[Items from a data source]
[Start of section]
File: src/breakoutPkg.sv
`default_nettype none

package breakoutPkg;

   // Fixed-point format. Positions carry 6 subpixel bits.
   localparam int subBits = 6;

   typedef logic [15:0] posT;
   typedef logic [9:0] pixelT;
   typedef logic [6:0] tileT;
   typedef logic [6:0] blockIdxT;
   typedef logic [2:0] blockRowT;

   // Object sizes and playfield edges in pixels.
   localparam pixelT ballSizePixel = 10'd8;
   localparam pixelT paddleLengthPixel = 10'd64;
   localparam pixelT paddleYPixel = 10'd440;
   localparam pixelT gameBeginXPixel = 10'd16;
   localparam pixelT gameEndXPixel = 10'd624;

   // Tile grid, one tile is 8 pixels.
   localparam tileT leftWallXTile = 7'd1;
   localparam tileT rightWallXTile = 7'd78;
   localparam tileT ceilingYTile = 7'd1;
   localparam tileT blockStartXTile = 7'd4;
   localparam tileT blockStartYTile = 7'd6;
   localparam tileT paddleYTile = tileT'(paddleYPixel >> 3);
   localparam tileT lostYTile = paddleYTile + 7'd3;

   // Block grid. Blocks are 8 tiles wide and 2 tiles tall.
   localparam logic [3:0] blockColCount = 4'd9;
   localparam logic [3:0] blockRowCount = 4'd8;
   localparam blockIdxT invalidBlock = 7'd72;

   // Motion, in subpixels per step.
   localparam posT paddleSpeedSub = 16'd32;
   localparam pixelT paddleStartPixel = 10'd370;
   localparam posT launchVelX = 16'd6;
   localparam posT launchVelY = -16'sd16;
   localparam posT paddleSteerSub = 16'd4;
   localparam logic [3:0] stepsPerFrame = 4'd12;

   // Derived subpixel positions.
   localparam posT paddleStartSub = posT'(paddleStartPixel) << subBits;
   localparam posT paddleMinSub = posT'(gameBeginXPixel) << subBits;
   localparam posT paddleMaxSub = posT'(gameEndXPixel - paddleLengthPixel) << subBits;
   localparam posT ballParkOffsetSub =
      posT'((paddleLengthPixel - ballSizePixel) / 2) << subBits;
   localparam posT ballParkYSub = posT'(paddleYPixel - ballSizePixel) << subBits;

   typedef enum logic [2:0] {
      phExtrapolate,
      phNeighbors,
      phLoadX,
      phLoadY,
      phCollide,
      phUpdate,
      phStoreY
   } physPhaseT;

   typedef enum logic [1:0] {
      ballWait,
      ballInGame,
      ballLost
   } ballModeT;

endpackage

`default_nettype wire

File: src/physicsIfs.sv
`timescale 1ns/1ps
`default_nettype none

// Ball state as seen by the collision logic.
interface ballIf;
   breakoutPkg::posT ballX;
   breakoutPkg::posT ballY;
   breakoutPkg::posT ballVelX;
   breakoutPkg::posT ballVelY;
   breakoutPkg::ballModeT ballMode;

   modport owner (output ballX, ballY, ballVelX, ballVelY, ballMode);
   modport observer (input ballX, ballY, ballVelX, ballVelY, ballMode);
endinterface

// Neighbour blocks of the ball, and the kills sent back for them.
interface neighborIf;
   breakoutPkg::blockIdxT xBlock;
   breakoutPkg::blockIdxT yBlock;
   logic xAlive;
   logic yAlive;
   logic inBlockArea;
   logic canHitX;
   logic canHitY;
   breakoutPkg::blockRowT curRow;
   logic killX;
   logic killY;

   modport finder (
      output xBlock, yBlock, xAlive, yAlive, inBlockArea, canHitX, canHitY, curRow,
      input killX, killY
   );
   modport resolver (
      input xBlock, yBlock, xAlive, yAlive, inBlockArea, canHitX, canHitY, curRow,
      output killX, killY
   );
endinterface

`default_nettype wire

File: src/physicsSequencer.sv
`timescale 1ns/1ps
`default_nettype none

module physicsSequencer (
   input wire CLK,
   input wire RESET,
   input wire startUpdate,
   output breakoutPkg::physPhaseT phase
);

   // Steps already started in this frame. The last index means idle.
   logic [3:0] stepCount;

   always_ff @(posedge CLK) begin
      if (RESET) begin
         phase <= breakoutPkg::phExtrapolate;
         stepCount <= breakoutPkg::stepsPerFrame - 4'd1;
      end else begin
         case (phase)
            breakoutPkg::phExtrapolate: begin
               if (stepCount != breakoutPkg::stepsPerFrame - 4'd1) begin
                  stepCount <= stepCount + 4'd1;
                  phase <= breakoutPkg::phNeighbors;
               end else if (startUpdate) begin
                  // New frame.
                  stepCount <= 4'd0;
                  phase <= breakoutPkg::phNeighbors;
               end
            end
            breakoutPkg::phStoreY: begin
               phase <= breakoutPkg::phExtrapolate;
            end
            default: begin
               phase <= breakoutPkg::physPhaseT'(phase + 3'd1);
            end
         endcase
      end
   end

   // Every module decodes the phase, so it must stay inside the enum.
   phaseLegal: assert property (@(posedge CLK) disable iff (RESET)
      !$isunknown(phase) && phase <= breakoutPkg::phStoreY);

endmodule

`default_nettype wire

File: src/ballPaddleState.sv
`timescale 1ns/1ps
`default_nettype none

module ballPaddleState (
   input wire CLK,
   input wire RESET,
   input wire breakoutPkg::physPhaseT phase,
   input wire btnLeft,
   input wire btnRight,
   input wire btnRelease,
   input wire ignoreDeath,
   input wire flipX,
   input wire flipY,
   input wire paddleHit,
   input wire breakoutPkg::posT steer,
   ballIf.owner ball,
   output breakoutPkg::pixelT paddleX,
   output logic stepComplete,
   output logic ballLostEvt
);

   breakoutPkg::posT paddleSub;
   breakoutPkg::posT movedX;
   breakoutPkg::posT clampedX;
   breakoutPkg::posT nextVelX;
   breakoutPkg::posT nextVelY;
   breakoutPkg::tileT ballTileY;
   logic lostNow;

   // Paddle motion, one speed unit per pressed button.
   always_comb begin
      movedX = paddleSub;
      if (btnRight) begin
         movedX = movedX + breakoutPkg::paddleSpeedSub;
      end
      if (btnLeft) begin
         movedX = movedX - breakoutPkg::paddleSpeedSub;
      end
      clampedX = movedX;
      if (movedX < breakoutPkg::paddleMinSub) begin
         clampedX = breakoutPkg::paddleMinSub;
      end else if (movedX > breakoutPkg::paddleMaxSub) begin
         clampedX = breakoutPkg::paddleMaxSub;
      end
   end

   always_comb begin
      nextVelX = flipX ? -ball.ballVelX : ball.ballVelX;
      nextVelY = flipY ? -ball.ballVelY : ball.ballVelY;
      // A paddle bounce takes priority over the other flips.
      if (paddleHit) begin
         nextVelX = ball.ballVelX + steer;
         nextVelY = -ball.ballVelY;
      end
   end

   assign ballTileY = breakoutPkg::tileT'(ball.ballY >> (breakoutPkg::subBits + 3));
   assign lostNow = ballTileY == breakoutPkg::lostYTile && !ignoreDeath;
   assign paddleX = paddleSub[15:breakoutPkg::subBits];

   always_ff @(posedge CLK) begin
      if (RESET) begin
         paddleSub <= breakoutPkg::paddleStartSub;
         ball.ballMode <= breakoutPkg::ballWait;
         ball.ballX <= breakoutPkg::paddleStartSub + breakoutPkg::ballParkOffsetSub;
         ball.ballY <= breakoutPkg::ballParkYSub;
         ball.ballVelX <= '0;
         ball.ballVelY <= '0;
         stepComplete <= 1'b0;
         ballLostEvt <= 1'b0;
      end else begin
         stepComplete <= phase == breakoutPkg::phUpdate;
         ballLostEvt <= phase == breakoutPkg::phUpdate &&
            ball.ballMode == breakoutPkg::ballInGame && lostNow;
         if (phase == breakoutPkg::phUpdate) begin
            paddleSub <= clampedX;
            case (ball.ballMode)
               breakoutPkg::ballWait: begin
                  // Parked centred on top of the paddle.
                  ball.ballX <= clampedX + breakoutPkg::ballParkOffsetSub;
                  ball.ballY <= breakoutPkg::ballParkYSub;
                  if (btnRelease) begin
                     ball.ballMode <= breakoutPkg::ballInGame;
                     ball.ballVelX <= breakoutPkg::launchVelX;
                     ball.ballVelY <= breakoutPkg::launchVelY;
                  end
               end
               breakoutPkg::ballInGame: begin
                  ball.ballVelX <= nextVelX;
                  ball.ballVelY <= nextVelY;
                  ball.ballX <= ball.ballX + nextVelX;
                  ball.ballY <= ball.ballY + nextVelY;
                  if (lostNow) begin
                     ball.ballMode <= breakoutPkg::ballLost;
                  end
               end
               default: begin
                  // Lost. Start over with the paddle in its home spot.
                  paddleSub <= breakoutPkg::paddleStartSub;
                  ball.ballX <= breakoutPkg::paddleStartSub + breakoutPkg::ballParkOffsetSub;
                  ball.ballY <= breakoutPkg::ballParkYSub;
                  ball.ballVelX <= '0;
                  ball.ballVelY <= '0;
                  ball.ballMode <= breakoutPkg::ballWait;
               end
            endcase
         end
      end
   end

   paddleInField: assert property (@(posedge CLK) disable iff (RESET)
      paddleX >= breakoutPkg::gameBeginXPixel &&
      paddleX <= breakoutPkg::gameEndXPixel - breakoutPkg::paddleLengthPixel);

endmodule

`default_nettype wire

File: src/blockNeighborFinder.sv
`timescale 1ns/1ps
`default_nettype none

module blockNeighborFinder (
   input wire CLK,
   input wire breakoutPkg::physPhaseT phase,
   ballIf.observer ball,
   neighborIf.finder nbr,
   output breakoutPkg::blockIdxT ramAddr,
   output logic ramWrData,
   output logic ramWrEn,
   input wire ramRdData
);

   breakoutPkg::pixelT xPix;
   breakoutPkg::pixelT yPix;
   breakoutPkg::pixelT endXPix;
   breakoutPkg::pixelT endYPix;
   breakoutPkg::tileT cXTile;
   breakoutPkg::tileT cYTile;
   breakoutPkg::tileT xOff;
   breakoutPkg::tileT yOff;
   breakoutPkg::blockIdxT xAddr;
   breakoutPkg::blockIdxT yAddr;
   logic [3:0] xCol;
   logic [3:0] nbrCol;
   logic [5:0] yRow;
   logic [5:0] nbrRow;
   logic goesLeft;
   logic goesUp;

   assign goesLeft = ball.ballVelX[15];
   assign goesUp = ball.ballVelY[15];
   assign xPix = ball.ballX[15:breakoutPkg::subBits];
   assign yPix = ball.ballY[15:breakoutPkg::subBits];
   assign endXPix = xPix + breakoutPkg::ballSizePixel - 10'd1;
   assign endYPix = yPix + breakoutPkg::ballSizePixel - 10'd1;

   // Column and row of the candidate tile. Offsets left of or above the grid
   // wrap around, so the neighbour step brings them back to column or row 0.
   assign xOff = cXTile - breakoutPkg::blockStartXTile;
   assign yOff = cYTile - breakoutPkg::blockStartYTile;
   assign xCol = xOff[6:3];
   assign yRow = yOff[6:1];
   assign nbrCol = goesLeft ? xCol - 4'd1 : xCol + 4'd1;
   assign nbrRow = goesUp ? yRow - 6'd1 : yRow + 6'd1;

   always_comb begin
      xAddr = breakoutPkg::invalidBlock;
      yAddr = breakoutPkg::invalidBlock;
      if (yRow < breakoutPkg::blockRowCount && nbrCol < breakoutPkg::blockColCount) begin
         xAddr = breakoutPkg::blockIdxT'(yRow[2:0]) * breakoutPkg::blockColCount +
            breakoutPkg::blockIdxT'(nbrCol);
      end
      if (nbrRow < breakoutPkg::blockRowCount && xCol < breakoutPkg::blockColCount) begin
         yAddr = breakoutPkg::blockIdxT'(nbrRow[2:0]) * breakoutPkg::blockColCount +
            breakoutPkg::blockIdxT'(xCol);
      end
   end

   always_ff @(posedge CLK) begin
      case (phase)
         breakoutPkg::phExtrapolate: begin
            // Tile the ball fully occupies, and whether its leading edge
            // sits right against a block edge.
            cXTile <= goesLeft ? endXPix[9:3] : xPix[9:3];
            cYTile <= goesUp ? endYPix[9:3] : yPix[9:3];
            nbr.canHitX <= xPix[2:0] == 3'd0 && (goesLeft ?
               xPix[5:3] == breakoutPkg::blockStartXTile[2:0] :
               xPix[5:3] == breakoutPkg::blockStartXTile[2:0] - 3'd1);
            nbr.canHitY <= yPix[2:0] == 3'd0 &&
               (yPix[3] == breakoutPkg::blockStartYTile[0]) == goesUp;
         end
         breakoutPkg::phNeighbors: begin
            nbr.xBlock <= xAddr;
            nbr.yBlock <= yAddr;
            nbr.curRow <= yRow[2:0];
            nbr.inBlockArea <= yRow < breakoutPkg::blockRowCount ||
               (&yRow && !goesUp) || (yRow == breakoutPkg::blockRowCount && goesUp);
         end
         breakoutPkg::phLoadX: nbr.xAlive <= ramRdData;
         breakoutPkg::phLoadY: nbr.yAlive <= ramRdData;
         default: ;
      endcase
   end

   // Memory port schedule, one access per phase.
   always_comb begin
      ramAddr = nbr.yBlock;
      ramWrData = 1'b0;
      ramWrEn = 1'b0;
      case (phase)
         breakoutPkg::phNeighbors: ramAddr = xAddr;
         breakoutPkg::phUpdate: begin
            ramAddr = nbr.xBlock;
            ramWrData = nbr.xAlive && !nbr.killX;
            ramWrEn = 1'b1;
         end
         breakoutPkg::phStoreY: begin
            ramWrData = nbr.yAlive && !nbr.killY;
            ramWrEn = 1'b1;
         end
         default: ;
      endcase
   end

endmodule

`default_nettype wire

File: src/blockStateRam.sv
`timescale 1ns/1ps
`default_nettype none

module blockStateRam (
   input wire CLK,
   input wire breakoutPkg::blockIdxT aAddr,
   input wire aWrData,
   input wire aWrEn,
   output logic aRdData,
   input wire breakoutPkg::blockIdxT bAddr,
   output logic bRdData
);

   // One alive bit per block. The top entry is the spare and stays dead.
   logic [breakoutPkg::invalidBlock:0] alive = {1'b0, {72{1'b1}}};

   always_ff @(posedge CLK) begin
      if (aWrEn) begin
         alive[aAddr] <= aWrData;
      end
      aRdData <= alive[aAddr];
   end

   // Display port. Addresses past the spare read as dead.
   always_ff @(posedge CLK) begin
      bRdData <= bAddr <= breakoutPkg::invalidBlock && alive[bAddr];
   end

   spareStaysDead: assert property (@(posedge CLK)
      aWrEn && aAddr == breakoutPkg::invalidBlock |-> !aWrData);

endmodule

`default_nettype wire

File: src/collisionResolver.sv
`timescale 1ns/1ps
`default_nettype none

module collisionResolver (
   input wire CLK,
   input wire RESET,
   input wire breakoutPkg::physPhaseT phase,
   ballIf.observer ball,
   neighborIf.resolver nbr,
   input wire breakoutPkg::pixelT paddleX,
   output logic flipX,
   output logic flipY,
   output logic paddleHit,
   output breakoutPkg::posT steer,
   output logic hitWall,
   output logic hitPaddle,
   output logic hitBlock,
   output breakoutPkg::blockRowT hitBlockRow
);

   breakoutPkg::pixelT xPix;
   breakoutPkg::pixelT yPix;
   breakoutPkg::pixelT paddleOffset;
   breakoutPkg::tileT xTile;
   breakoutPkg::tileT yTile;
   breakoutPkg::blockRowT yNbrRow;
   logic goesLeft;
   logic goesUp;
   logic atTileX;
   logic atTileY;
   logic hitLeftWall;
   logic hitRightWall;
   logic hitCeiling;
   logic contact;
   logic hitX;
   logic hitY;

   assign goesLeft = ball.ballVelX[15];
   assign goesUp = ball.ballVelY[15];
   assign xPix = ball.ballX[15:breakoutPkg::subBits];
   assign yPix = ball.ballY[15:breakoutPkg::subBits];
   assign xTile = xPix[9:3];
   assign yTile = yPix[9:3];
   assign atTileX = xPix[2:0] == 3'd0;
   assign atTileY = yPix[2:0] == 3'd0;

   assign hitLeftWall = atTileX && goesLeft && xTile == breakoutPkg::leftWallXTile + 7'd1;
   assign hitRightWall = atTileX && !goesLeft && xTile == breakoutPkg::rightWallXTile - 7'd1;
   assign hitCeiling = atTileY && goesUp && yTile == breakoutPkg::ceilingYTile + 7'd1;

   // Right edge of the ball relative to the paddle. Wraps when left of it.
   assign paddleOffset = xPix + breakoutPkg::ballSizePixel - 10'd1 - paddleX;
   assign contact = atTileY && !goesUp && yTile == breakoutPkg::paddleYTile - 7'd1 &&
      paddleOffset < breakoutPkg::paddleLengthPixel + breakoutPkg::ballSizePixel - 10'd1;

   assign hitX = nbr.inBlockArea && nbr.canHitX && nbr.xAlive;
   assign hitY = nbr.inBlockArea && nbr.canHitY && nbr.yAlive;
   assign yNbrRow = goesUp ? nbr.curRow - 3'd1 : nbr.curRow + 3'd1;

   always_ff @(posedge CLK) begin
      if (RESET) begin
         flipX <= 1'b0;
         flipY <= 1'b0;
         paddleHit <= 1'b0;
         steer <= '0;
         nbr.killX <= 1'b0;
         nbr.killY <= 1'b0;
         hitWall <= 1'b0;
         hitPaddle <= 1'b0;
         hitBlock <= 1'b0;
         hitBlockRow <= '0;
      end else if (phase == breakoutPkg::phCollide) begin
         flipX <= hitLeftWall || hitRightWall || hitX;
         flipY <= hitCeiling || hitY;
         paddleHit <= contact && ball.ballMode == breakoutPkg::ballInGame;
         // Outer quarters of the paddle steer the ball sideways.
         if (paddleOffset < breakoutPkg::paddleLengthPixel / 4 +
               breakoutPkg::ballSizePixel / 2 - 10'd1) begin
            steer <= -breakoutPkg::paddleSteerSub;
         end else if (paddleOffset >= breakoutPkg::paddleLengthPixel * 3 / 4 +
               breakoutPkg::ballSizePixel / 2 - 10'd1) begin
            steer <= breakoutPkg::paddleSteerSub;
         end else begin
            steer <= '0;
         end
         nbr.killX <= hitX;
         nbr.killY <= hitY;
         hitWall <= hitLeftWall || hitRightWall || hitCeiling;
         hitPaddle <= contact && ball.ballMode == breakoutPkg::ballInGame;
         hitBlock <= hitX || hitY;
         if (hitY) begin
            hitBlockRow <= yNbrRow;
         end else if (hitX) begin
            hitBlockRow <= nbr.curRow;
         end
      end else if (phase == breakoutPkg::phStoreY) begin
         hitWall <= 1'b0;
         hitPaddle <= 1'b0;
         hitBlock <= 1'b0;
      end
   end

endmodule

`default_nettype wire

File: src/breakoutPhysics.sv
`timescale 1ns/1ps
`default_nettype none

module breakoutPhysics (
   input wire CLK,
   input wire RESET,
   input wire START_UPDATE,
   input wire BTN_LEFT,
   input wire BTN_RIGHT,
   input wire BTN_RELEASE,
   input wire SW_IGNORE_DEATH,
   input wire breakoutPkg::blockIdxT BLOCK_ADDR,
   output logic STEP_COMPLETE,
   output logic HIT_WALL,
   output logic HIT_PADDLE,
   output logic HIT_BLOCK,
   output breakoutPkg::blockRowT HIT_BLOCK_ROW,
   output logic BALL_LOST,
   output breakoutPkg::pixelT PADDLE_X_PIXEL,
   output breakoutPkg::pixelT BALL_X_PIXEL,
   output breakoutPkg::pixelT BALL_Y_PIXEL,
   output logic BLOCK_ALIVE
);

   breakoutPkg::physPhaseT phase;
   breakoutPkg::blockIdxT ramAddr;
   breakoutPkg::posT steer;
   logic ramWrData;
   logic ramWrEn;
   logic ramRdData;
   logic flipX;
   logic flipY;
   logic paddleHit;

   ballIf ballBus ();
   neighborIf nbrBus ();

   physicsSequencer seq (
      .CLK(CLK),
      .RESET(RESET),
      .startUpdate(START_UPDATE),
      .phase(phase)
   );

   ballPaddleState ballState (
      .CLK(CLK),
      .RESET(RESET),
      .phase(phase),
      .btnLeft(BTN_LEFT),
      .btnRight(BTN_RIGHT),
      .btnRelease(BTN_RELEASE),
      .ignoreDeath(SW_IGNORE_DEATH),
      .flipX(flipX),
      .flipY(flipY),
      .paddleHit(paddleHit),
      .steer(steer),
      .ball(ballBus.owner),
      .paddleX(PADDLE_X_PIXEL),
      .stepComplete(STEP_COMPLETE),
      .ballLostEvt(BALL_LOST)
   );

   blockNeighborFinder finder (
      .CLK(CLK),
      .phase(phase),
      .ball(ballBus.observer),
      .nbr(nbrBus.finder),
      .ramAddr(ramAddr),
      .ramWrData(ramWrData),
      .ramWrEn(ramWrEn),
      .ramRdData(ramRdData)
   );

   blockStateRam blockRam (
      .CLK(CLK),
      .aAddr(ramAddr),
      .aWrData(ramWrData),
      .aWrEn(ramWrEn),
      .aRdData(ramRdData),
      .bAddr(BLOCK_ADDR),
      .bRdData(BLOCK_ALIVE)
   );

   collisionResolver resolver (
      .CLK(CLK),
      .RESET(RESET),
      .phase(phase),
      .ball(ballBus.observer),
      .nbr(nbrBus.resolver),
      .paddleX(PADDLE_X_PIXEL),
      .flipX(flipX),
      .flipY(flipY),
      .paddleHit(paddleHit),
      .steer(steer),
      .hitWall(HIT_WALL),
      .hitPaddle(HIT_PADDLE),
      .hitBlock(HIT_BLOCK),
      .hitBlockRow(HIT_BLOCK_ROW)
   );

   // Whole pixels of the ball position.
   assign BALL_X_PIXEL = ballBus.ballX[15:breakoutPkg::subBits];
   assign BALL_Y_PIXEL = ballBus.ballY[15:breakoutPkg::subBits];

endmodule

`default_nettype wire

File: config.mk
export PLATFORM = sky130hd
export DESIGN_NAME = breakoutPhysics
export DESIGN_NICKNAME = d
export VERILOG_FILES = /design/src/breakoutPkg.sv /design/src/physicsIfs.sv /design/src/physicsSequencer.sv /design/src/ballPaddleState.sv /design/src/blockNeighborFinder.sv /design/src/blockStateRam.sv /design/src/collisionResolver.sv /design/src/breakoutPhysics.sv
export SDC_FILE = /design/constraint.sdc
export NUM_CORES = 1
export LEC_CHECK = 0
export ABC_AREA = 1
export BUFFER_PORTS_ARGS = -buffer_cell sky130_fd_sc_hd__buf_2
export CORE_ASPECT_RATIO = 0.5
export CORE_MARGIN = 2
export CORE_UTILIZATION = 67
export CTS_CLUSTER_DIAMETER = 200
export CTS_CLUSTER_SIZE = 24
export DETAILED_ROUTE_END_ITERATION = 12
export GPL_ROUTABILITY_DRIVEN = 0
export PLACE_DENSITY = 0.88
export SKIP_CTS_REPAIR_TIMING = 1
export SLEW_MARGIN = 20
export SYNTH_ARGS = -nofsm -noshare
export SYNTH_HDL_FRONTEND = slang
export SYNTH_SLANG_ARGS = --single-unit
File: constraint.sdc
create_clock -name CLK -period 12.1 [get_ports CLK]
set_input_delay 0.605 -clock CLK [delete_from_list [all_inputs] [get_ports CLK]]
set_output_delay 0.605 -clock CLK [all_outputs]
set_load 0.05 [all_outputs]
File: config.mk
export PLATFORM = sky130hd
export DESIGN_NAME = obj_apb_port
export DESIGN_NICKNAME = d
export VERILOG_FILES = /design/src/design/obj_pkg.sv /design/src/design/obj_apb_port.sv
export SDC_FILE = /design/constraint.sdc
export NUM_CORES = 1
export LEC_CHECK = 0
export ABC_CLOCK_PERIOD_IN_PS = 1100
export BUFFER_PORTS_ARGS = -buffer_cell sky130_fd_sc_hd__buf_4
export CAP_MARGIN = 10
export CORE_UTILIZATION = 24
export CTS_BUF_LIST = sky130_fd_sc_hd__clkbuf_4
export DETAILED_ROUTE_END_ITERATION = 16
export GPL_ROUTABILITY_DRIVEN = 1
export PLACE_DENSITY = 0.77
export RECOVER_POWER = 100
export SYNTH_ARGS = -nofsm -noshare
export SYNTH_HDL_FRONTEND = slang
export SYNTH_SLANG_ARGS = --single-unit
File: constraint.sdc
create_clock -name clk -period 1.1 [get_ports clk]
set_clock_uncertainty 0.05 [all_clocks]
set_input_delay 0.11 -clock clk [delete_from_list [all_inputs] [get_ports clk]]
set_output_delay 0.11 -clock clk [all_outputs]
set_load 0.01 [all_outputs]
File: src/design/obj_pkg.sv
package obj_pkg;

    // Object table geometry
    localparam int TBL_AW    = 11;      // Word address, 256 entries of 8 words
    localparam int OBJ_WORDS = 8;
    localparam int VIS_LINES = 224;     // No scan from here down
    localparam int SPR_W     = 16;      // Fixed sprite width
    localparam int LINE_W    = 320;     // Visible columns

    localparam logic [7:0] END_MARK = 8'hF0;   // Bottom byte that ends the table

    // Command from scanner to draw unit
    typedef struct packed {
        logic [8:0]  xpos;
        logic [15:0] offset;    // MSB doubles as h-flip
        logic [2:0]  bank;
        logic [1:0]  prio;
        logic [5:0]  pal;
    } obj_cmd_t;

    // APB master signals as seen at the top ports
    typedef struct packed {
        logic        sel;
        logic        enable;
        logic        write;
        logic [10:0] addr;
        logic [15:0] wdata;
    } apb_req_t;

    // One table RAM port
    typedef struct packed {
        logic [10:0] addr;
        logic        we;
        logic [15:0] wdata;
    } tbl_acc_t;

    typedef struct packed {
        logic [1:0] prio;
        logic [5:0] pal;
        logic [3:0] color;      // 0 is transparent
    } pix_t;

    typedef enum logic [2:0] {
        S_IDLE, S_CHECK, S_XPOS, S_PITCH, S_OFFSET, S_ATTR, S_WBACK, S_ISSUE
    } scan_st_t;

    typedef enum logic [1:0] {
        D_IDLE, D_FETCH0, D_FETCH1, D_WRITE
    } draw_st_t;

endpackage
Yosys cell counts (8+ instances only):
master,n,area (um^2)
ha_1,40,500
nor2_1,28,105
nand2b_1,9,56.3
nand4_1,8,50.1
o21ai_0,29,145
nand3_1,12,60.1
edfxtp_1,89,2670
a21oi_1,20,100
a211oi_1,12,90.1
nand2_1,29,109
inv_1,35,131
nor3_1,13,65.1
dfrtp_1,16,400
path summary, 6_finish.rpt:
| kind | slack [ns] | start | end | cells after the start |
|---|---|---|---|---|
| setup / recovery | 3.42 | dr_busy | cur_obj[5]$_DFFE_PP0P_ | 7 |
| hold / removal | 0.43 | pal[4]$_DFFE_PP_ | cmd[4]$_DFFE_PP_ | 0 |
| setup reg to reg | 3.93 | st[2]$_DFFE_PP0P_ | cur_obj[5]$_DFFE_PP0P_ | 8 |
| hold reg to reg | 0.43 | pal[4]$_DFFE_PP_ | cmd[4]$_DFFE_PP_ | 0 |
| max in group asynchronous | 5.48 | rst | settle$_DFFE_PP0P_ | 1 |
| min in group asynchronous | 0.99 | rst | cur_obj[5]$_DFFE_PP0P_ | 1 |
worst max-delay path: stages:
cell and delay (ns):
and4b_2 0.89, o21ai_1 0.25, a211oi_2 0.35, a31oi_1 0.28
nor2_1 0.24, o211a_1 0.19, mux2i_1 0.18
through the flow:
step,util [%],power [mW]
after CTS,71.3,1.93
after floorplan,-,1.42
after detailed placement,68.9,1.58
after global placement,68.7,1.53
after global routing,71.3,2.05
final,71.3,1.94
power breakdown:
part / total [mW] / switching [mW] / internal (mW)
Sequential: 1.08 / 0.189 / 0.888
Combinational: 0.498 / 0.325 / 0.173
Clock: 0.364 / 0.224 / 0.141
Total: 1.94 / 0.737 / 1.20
[End of section]
> [Exercise objective]
As you read the records above, find each line that contains "btnLeft" and copy it.

> [Answer space]
   input wire btnLeft,
      if (btnLeft) begin
      .btnLeft(BTN_LEFT),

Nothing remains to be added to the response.